TASK GOAL:
Retrieve every line from the records in which the word "usage" occurs.
Start of Block
## src/rtl/full_adder_df.sv

```systemverilog
// -----------------------------------------------------------------------------
// full_adder_df
//   1-bit dataflow full adder with a clocked wrapper.
//   Combinational S/C are the primary outputs and react to x/y/z (or to the
//   internal carry flop in serial mode) without any clock involvement.
//   The wrapper keeps registered copies of S/C and an internal carry flop
//   that lets the cell add LSB-first serial operands one bit per clock.
//
// Parameters:
//   SERIAL_EN  1 = serial mode logic present; 0 = serial_mode treated as 0
//   CARRY_RST  reset / clear value of the internal carry flop (1 allows
//              serial subtraction with an inverted subtrahend)
//
// Ports:
//   clk          system clock, rising edge
//   rst_n        asynchronous active-low reset
//   x, y         operand bits
//   z            carry-in bit used in parallel mode
//   serial_mode  1 = carry-in comes from carry_q instead of z
//   serial_clr   synchronous clear of carry_q to CARRY_RST (wins over mode)
//   S, C         combinational sum / carry-out
//   s_q, c_q     registered sum / carry-out (1 cycle latency)
//   carry_q      current internal carry flop value
// -----------------------------------------------------------------------------
module full_adder_df #(
  parameter bit SERIAL_EN = 1'b1,
  parameter bit CARRY_RST = 1'b0
) (
  input  logic clk,
  input  logic rst_n,
  input  logic x,
  input  logic y,
  input  logic z,
  input  logic serial_mode,
  input  logic serial_clr,
  output logic S,
  output logic C,
  output logic s_q,
  output logic c_q,
  output logic carry_q
);

  // Sum bit of a full adder: odd parity of the three inputs.
  function automatic logic fa_sum(input logic a, input logic b, input logic ci);
    return a ^ b ^ ci;
  endfunction

  // Carry bit of a full adder: majority of the three inputs.
  function automatic logic fa_carry(input logic a, input logic b, input logic ci);
    return (a & b) | (a & ci) | (b & ci);
  endfunction

  logic serial_act_s;
  logic cin_s;
  logic s_d;
  logic c_d;
  logic carry_d;

  // Carry-in selection, adder equations and next-state for the flops.
  always_comb begin
    serial_act_s = 1'b0;
    cin_s        = z;
    s_d          = 1'b0;
    c_d          = 1'b0;
    carry_d      = carry_q;

    serial_act_s = SERIAL_EN && serial_mode;

    if (serial_act_s) begin
      cin_s = carry_q;
    end else begin
      cin_s = z;
    end

    s_d = fa_sum(x, y, cin_s);
    c_d = fa_carry(x, y, cin_s);

    // Clear has priority; S/C this cycle still see the old carry_q.
    if (serial_clr) begin
      carry_d = CARRY_RST;
    end else if (serial_act_s) begin
      carry_d = c_d;
    end else begin
      carry_d = carry_q;
    end
  end

  assign S = s_d;
  assign C = c_d;

  // Registered sum/carry and the serial carry flop; reset aborts any serial add.
  always_ff @(posedge clk or negedge rst_n) begin
    if (!rst_n) begin
      s_q     <= 1'b0;
      c_q     <= 1'b0;
      carry_q <= CARRY_RST;
    end else begin
      s_q     <= s_d;
      c_q     <= c_d;
      carry_q <= carry_d;
    end
  end

endmodule

```

## config.mk

```make
export PLATFORM = sky130hd
export DESIGN_NAME = full_adder_df
export DESIGN_NICKNAME = d
export VERILOG_FILES = /design/src/rtl/full_adder_df.sv
export SDC_FILE = /design/constraint.sdc
export NUM_CORES = 1
export LEC_CHECK = 0
export CAP_MARGIN = 20
export CORE_AREA = 5 5 42 44
export CTS_BUF_LIST = sky130_fd_sc_hd__clkbuf_2 sky130_fd_sc_hd__clkbuf_4 sky130_fd_sc_hd__clkbuf_8
export CTS_CLUSTER_DIAMETER = 120
export CTS_CLUSTER_SIZE = 30
export DETAILED_ROUTE_END_ITERATION = 8
export DIE_AREA = 0 0 47 49
export PLACE_DENSITY = 0.36
export SLEW_MARGIN = 20
export SYNTH_ARGS = -nofsm -noshare
export SYNTH_HDL_FRONTEND = slang
export SYNTH_SLANG_ARGS = --single-unit
```

## constraint.sdc

```tcl
create_clock -name clk -period 1.4 [get_ports clk]
set_input_delay 0.28 -clock clk [delete_from_list [all_inputs] [get_ports clk]]
set_output_delay 0.28 -clock clk [all_outputs]
set_load 0.005 [all_outputs]
```

==> metrics, run 1 <==
failing checks negative setup slack; Fin. Hold Viols 0; critical path fanouts, max 2; Worst Path Arrival 1.51 ns; DRC violations left 0; cts-stage hold buffer count 0; GRT overflow 0; Non-Filler Cell Area, Final 305.3 um2; core region area 0.001401 mm2; Buffers on Ports 11; GRT Util Overall 4.523%; f_max 558.9 MHz; required time worst endpoint 1.12 ns; Yosys cell types 5; startpoint types flip-flop; Synth Instances 7; initial antenna violation count 0; Worst Max-Slew Pin Slew 0.1401 ns; Die Ht 49 um; Detailed Route Iter0 Violations 2; worst setup path startpoint carry_q; Syn Std Cell Area 123.9 um2; Static Leak 0.1425 nW; GP Congestion 0.6672; Via Count 119; pwr/cell area 1184 mW/mm2; pre-CTS WS -1.018 ns; Worst path slowest cell fa_2; Reg2Reg Depth 5; post-synthesis sequential area ratio 60.61%; Critical Path Max Stage Delay 0.55 ns; Final ANT Viol Nets 0; FF/Latch Area 75.07 um2; VDD IR max 322.0 uV; clock buffer count from CTS 3; Syn Nets 15; clock latency on the worst-skew pair 0.24 ns; run status finished, violations left; Synth Register Bits 3; Vias/cell 2.975; share of the synthesized area in the top cell type 60.61%; first-pass GRT wire length 683 um; Avg Cell Area, Syn 17.70 um2; CTS tree done; ratio of final minimum period to clock period 127.8%; # rows 14; CTS Root Cell clkbuf_4; area occupied by multi-input gates 51.30 um2; Final Non-Filler Cells 40; clk_skew 0.007965 ns; Avg WL per Cell 9.750 um; Ports 12; layout cell share with drive strength beyond 1 41.67%; critical path endpoint category primary output; fin crit period 1.789 ns; CTS Buffer Depth 2; Reg-to-Reg Start carry_q; final setup fails 3; Final WS setup -0.3891 ns; max-cap violations 0; Die W 47 um; # clock sinks 3; Worst-path clk slew 0.04 ns; initial core utilization 8.839%; H-Tree Depth 1; Final #Nets 33; RSZ-0062 raised after global routing yes; largest net degree at the start of global routing 4; path type of the worst min-delay path in -> async; Initial DRT Pass Iterations 2; Synth warnings 0; placed cell count 36; synth top area cells dfrtp_1 (61%), fa_1 (16%), mux2_4 (12%); Area growth syn-to-layout 146.5%; final-layout fill cell count 158; Antenna Cells 0; vias in the first global route 144; crit-path cells mux2_4 > fa_2 > buf_6; biggest area consumer among synthesized cells dfrtp_1; Placed Instance Area 269.0 um2; die area 0.002303 mm2; fin. max-slew vios 0; Design Power 0.3616 mW; Slew headroom 90.39%; critical path class reg -> out; Final Util 21.79%; Total Wirelength 390 um
==> logic make-up (layout without fill, tap and decap cells) <==
kind of cell	count (synthesis)	count (layout)	share of synthesized area (%)
and+or+nand+nor	1	1	3.027
buffers and inverters	0	17	0
DFF	3	3	60.60
muxes	2	2	20.20
adders and majority gates	1	1	16.16
==> path summary, 6_finish.rpt <==
path / endpoint / slack [ns]
min: c_q / 0.23
min reg2reg: carry_q / 0.63
min in group clk: carry_q / 0.49
max in group asynchronous: s_q / 1.02
max reg2reg: carry_q / -0.02
max: S / -0.39
==> routing by layer <==
| layer | up-vias | global-route usage, % | part of all wire, % |
|---|---|---|---|
| met4 | 0 | 4.147 | 0 |
| li1 | 57 | - | - |
| met1 | 50 | 5.333 | 43 |
| met5 | - | 0 | 0 |
| met2 | 12 | 4.072 | 29 |
| met3 | 0 | 4.797 | 28 |
==> synth_stat cells <==
cell type and instances:
fa_1 1, dfrtp_1 3, mux2i_1 1, nor2_1 1
mux2_4 1
==> registers in the layout, summed over array words and instances (netlist names) <==
| signal | count |
|---|---|
| carry_q | 1 |
| s_q | 1 |
| c_q | 1 |
==> repair_timing <==
| item | CTS | global route |
|---|---|---|
| gates cloned | 0 | 0 |
| buffers inserted | 1 | 1 |
| endpoints found under the hold margin | 0 | 0 |
| pin swaps | 2 | 2 |
| resized for setup | 13 | 4 |
| setup endpoints to repair | 6 | 3 |
==> power breakdown <==
group          internal, mW  leakage [nW]  total [mW]  switching, mW
sequential           0.0968        0.0372      0.0998        0.00297
combinational        0.0601        0.0869      0.0857         0.0256
clock                 0.126        0.0184       0.176         0.0497
==> cells in the final DEF (no fill, tap or decap), drive strengths merged <==
cell type	n
clkbuf	4
clkdlybuf4s50	6
clkdlybuf4s15	1
dlygate4sd2	2
mux2	1
nor2	1
buf	4
mux2i	1
dfrtp	3
fa	1
==> cell type report <==
cell class                 count  area share, %
tap                           16          6.557
sequential                     3          24.59
multi-input combinational      4          16.80
timing repair buffer          13          42.21
clock buffer                   4          9.836
==> through the flow <==
stage	hold WS (ns)	setup TNS (ns)
floorplan	-0.01559	-0.02432
global placement	0.4795	-3.130
detailed placement	0.4797	-3.116
CTS	0.2206	-0.7407
global route	0.2451	-0.7876
finish	0.2267	-0.6433
==> critical path, delay by kind of cell, from the launching register on <==
| family | cells | cell delay (ns) |
|---|---|---|
| flops | 1 | 0.37 |
| mux | 1 | 0.26 |
| fa+ha+maj | 1 | 0.55 |
| buf+inv | 1 | 0.10 |
No activity file was read; power rests on OpenSTA's default activity.
==> inputs of run 2 (changes only) <==
- DONT_BUFFER_PORTS: default -> 1
- PLACE_DENSITY: 0.36 -> 0.3
==> metrics, run 2 (synthesized netlist as in run 1, its figures left out) <==
clock buffer count from CTS 3; Buffers on Ports 0; die area 0.002303 mm2; Non-Filler Cell Area, Final 198.9 um2; Levels on crit path 2; CTS Root Cell clkbuf_4; Detailed Route Iter0 Violations 0; largest net degree at the start of global routing 4; crit-path cells mux2_4 > fa_1; initial antenna violation count 0; layout cell share with drive strength beyond 1 50.00%; Final #Nets 23; VDD IR max 388.3 uV; Top Family by Delay on Critical Path adder cells; Initial DRT Pass Iterations 1; Hold Path End carry_q; Die Ht 49 um; critical path class reg -> out; run status finished, violations left; Design Power 0.3099 mW; CTS tree done; initial core utilization 8.839%; Placed Instance Area 158.9 um2; fin. max-slew vios 0; GP Congestion 0.5874; vias in the first global route 144; Avg WL per Cell 10.67 um; required time worst endpoint 1.12 ns; Static Leak 0.09378 nW; pwr/cell area 1558 mW/mm2; GRT overflow 0; core region area 0.001401 mm2; clock latency on the worst-skew pair 0.24 ns; path type of the worst min-delay path in -> reg; f_max 593.9 MHz; first-pass GRT wire length 538 um; Worst Max-Slew Pin Slew 0.1139 ns; clk_skew 0.004552 ns; ratio of final minimum period to clock period 120.3%; Critical Path Max Stage Delay 0.53 ns; placed cell count 25; Area growth syn-to-layout 60.61%; failing checks negative setup slack; RSZ-0062 raised after global routing yes; Reg-to-Reg Start carry_q; fin crit period 1.684 ns; Worst path slowest cell fa_1; Die W 47 um; CTS Buffer Depth 2; GRT Util Overall 3.531%; Vias/cell 2.867; DRC violations left 0; # clock sinks 3; Final WS setup -0.2839 ns; Reg2Reg Depth 4; critical path fanouts, max 2; Total Wirelength 320 um; Worst Path Arrival 1.40 ns; most frequent cells in the layout clkbuf_4 (4), dfrtp_1 (3), buf_4 (2); Slew headroom 92.19%; critical path endpoint category primary output; hold path cells 1; Final Non-Filler Cells 30; Via Count 86; setup TNS -0.4558 ns; r2r endpoint carry_q; commonest non-fill, non-tap cell in the layout clkbuf_4; H-Tree Depth 1; final setup fails 2; worst reg-to-reg setup slack 0.03 ns; final-layout fill cell count 163; startpoint types flip-flop; number of post-CTS setup repair buffers 0; Hold Crit Start serial_clr; Buf/Inv on CP 0; max-cap violations 0; # rows 14; biggest regs c_q: 1 flops, carry_q: 1 flops, s_q: 1 flops; Worst-path clk slew 0.04 ns; Antenna Cells 0; Ports 12; Fin. Hold Viols 0; Final ANT Viol Nets 0
## run 2: cell type report
type,instances,area [um2],area share (%)
clock buffer,4,30.03,15.09
multi-input combinational,4,48.80,24.53
sequential,3,75.07,37.74
tap,16,20.02,10.06
timing repair buffer,3,25.02,12.58
## run 2: worst max path at each step
stage,from,endpoint,slack [ns]
5_1_grt,carry_q,S,-0.33
4_1_cts,carry_q,S,-0.30
2_1_floorplan,carry_q,S,-0.02
3_3_place_gp,carry_q,S,-0.04
3_5_place_dp,carry_q,S,-0.04
6_report,carry_q,S,-0.28
## run 2: repair_timing
item | 4_1_cts | 5_1_grt
gates resized for setup | 0 | 0
setup endpoints to repair | 2 | 3
pin swaps | 0 | 0
endpoints found under the hold margin | 3 | 0
hold buffers | 1 | 0
## run 2: metal layers
| layer | vias up | GRT usage [%] | wire length, um |
|---|---|---|---|
| li1 | 36 | - | - |
| met1 | 40 | 3.769 | 119 |
| met2 | 10 | 4.299 | 150 |
| met3 | 0 | 2.952 | 50 |
| met4 | 0 | 2.765 | 0 |
| met5 | - | 0 | 0 |
## run 2: report_power, final
part	total [mW]	internal (mW)	switching (mW)
registers	0.102	0.0970	0.00546
logic	0.0312	0.0182	0.0131
clock network	0.176	0.126	0.0497
total	0.310	0.242	0.0683
## run 2: through the flow
step	setup WS (ns)	hold slack, ns	util, %
finish	-0.2839	0.1086	14.20
global route	-0.3304	0.1083	14.20
CTS	-0.3015	0.1004	14.20
detailed placement	-0.04240	-0.01552	11.34
global placement	-0.03730	-0.01551	11.34
floorplan	-0.02432	-0.01559	-
==> inputs of run 3 (changes only) <==
- GPL_ROUTABILITY_DRIVEN: default -> 0
==> results of run 3 <==
Same layout as run 2: the final DEF is identical, and so are final timing and power.
$ cat config.mk
export PLATFORM = sky130hd
export DESIGN_NAME = seq_divider
export DESIGN_NICKNAME = d
export VERILOG_FILES = /design/src/rtl/seq_divider.sv
export SDC_FILE = /design/constraint.sdc
export NUM_CORES = 1
export LEC_CHECK = 0
export CORE_MARGIN = 3
export CORE_UTILIZATION = 50
export CTS_BUF_LIST = sky130_fd_sc_hd__clkbuf_16
export DETAILED_ROUTE_END_ITERATION = 12
export PLACE_DENSITY = 0.76
export SYNTH_ARGS = -nofsm -noshare
export SYNTH_HDL_FRONTEND = slang
export SYNTH_SLANG_ARGS = --single-unit
$ cat constraint.sdc
create_clock -name clk -period 2.8 [get_ports clk]
set_input_delay 0.28 -clock clk [delete_from_list [all_inputs] [get_ports clk]]
set_output_delay 0.28 -clock clk [all_outputs]
set_load 0.02 [all_outputs]
$ cat src/rtl/seq_divider.sv
// Multi-cycle signed restoring divider for the Mini SRC DIV instruction.
// It produces one quotient bit per clock; quotient goes to LO and remainder to HI.
module seq_divider #(
    parameter int WIDTH = 32
) (
    input  logic             clk,
    input  logic             rst,
    input  logic             start,
    input  logic [WIDTH-1:0] dividend,
    input  logic [WIDTH-1:0] divisor,
    output logic             busy,
    output logic             done,
    output logic [WIDTH-1:0] quotient,
    output logic [WIDTH-1:0] remainder,
    output logic             div_by_zero
);

    localparam int CW = (WIDTH > 2) ? $clog2(WIDTH) : 1;
    localparam logic [CW-1:0] LAST = CW'(WIDTH - 1);

    typedef enum logic [1:0] {
        IDLE,
        CALC,
        SIGN,
        DONE
    } state_t;

    state_t          state;
    state_t          state_next;

    logic [WIDTH-1:0] quo_reg;    // dividend magnitude shifting out, quotient bits shifting in
    logic [WIDTH-1:0] rem_reg;    // partial remainder
    logic [WIDTH-1:0] den_mag;    // divisor magnitude
    logic [CW-1:0]    count;
    logic             sign_num;
    logic             sign_den;

    logic             start_ok;
    logic             den_zero;
    logic [WIDTH-1:0] dividend_mag;
    logic [WIDTH-1:0] divisor_mag;
    logic [WIDTH:0]   rem_shift;
    logic [WIDTH:0]   trial;
    logic [WIDTH-1:0] rem_step;
    logic [WIDTH-1:0] quo_step;

    assign start_ok = start && ((state == IDLE) || (state == DONE));
    assign den_zero = (divisor == '0);

    assign busy = (state == CALC) || (state == SIGN);
    assign done = (state == DONE);

    // The most-negative value negates to itself, which read unsigned is exactly 2^(WIDTH-1).
    assign dividend_mag = dividend[WIDTH-1] ? -dividend : dividend;
    assign divisor_mag  = divisor[WIDTH-1]  ? -divisor  : divisor;

    // One restoring step: the extra top bit of the trial difference is the borrow.
    always_comb begin
        // NOTE: every signal written here gets a value on every path, so no latch is inferred.
        rem_shift = {rem_reg, quo_reg[WIDTH-1]};
        trial     = rem_shift - {1'b0, den_mag};
        quo_step  = {quo_reg[WIDTH-2:0], ~trial[WIDTH]};
        rem_step  = trial[WIDTH] ? rem_shift[WIDTH-1:0] : trial[WIDTH-1:0];
    end

    always_ff @(posedge clk) begin
        // NOTE: registered state uses non-blocking assignments so all flops update together.
        if (rst) state <= IDLE;
        else     state <= state_next;
    end

    always_comb begin
        state_next = state;
        case (state)
            IDLE, DONE: begin
                if (start_ok) state_next = den_zero ? DONE : CALC;
                else          state_next = IDLE;
            end
            CALC:    if (count == LAST) state_next = SIGN;
            SIGN:    state_next = DONE;
            default: state_next = IDLE;
        endcase
    end

    always_ff @(posedge clk) begin
        if (rst) begin
            quo_reg     <= '0;
            rem_reg     <= '0;
            den_mag     <= '0;
            count       <= '0;
            sign_num    <= 1'b0;
            sign_den    <= 1'b0;
            quotient    <= '0;
            remainder   <= '0;
            div_by_zero <= 1'b0;
        end else begin
            case (state)
                IDLE, DONE: begin
                    if (start_ok) begin
                        if (den_zero) begin
                            quotient    <= '1;
                            remainder   <= dividend;
                            div_by_zero <= 1'b1;
                        end else begin
                            quo_reg  <= dividend_mag;
                            den_mag  <= divisor_mag;
                            rem_reg  <= '0;
                            count    <= '0;
                            sign_num <= dividend[WIDTH-1];
                            sign_den <= divisor[WIDTH-1];
                        end
                    end
                end
                CALC: begin
                    quo_reg <= quo_step;
                    rem_reg <= rem_step;
                    count   <= count + 1'b1;
                end
                SIGN: begin
                    // Truncation toward zero: the remainder follows the dividend's sign.
                    quotient    <= (sign_num ^ sign_den) ? -quo_reg : quo_reg;
                    remainder   <= sign_num ? -rem_reg : rem_reg;
                    div_by_zero <= 1'b0;
                end
                default: ;
            endcase
        end
    end

endmodule
### src/rtl/program_runner.sv
// Test sequencer: loads a program into instruction memory, runs the CPU until it halts
// (jump-to-self) or times out, then checks one data-memory word against an expected value.
`timescale 1ns/1ps
module program_runner #(
    parameter int unsigned IMEM_AW     = 6,
    parameter int unsigned CYC_W       = 16,
    parameter int unsigned MAX_CYCLES  = 1000,
    parameter int unsigned HALT_REPEAT = 2
) (
    input  logic               clk,
    input  logic               reset_n,
    input  logic               start,
    input  logic               ld_valid,
    input  logic [31:0]        ld_data,
    input  logic               ld_last,
    output logic               ld_ready,
    output logic               imem_we,
    output logic [IMEM_AW-1:0] imem_addr,
    output logic [31:0]        imem_wdata,
    output logic               cpu_rst_n,
    input  logic [31:0]        cpu_pc,
    input  logic [31:0]        chk_addr,
    input  logic [31:0]        chk_expect,
    output logic [31:0]        dmem_raddr,
    input  logic [31:0]        dmem_rdata,
    output logic               busy,
    output logic               done,
    output logic               pass,
    output logic               timeout,
    output logic [CYC_W-1:0]   cycles
);

    typedef enum logic [2:0] {StIdle, StLoad, StRun, StCheck, StDone} state_e;

    localparam logic [CYC_W-1:0]   MaxCycM1 = CYC_W'(MAX_CYCLES - 1);
    localparam logic [CYC_W-1:0]   HaltM1   = CYC_W'(HALT_REPEAT - 1);
    localparam logic [IMEM_AW-1:0] LastIdx  = '1;

    state_e             st_q, st_d;
    logic [IMEM_AW-1:0] idx_q, idx_d;
    logic [CYC_W-1:0]   cycles_q, cycles_d;
    logic [CYC_W-1:0]   run_cnt_q, run_cnt_d;
    logic [31:0]        prev_pc_q, prev_pc_d;
    logic               prev_valid_q, prev_valid_d;
    logic [31:0]        chk_addr_q, chk_addr_d;
    logic [31:0]        chk_expect_q, chk_expect_d;
    logic               pass_q, pass_d;
    logic               timeout_q, timeout_d;

    logic [CYC_W-1:0]   run_inc;
    logic               pc_same;
    logic               halt;

    assign run_inc = run_cnt_q + CYC_W'(1);
    // prev_valid_q keeps the first RUN cycle from ever looking like a halt
    assign pc_same = prev_valid_q && (cpu_pc == prev_pc_q);
    assign halt    = pc_same && (run_inc >= HaltM1);

    always_comb begin
        st_d         = st_q;
        idx_d        = idx_q;
        cycles_d     = cycles_q;
        run_cnt_d    = run_cnt_q;
        prev_pc_d    = prev_pc_q;
        prev_valid_d = prev_valid_q;
        chk_addr_d   = chk_addr_q;
        chk_expect_d = chk_expect_q;
        pass_d       = pass_q;
        timeout_d    = timeout_q;
        case (st_q)
            StIdle, StDone: begin
                if (start) begin
                    st_d         = StLoad;
                    idx_d        = '0;
                    cycles_d     = '0;
                    pass_d       = 1'b0;
                    timeout_d    = 1'b0;
                    chk_addr_d   = chk_addr;
                    chk_expect_d = chk_expect;
                end
            end
            StLoad: begin
                if (ld_valid) begin
                    idx_d = idx_q + IMEM_AW'(1);
                    if (ld_last || idx_q == LastIdx) begin
                        st_d         = StRun;
                        run_cnt_d    = '0;
                        prev_valid_d = 1'b0;
                    end
                end
            end
            StRun: begin
                cycles_d     = (cycles_q == '1) ? cycles_q : cycles_q + CYC_W'(1);
                prev_pc_d    = cpu_pc;
                prev_valid_d = 1'b1;
                run_cnt_d    = pc_same ? run_inc : '0;
                if (halt) begin
                    st_d = StCheck;
                end else if (cycles_q >= MaxCycM1) begin
                    st_d      = StDone;
                    timeout_d = 1'b1;
                    pass_d    = 1'b0;
                end
            end
            StCheck: begin
                pass_d = (dmem_rdata == chk_expect_q);
                st_d   = StDone;
            end
            default: st_d = StIdle;
        endcase
    end

    always_ff @(posedge clk) begin
        if (!reset_n) begin
            st_q         <= StIdle;
            idx_q        <= '0;
            cycles_q     <= '0;
            run_cnt_q    <= '0;
            prev_pc_q    <= '0;
            prev_valid_q <= 1'b0;
            chk_addr_q   <= '0;
            chk_expect_q <= '0;
            pass_q       <= 1'b0;
            timeout_q    <= 1'b0;
        end else begin
            st_q         <= st_d;
            idx_q        <= idx_d;
            cycles_q     <= cycles_d;
            run_cnt_q    <= run_cnt_d;
            prev_pc_q    <= prev_pc_d;
            prev_valid_q <= prev_valid_d;
            chk_addr_q   <= chk_addr_d;
            chk_expect_q <= chk_expect_d;
            pass_q       <= pass_d;
            timeout_q    <= timeout_d;
        end
    end

    assign ld_ready   = (st_q == StLoad);
    assign imem_we    = ld_ready && ld_valid;
    assign imem_addr  = idx_q;
    assign imem_wdata = ld_data;
    assign cpu_rst_n  = (st_q == StRun);
    assign dmem_raddr = chk_addr_q;
    assign busy       = (st_q == StLoad) || (st_q == StRun) || (st_q == StCheck);
    assign done       = (st_q == StDone);
    assign pass       = pass_q;
    assign timeout    = timeout_q;
    assign cycles     = cycles_q;

endmodule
End of Block
ANSWER BELOW:
| layer | up-vias | global-route usage, % | part of all wire, % |
| layer | vias up | GRT usage [%] | wire length, um |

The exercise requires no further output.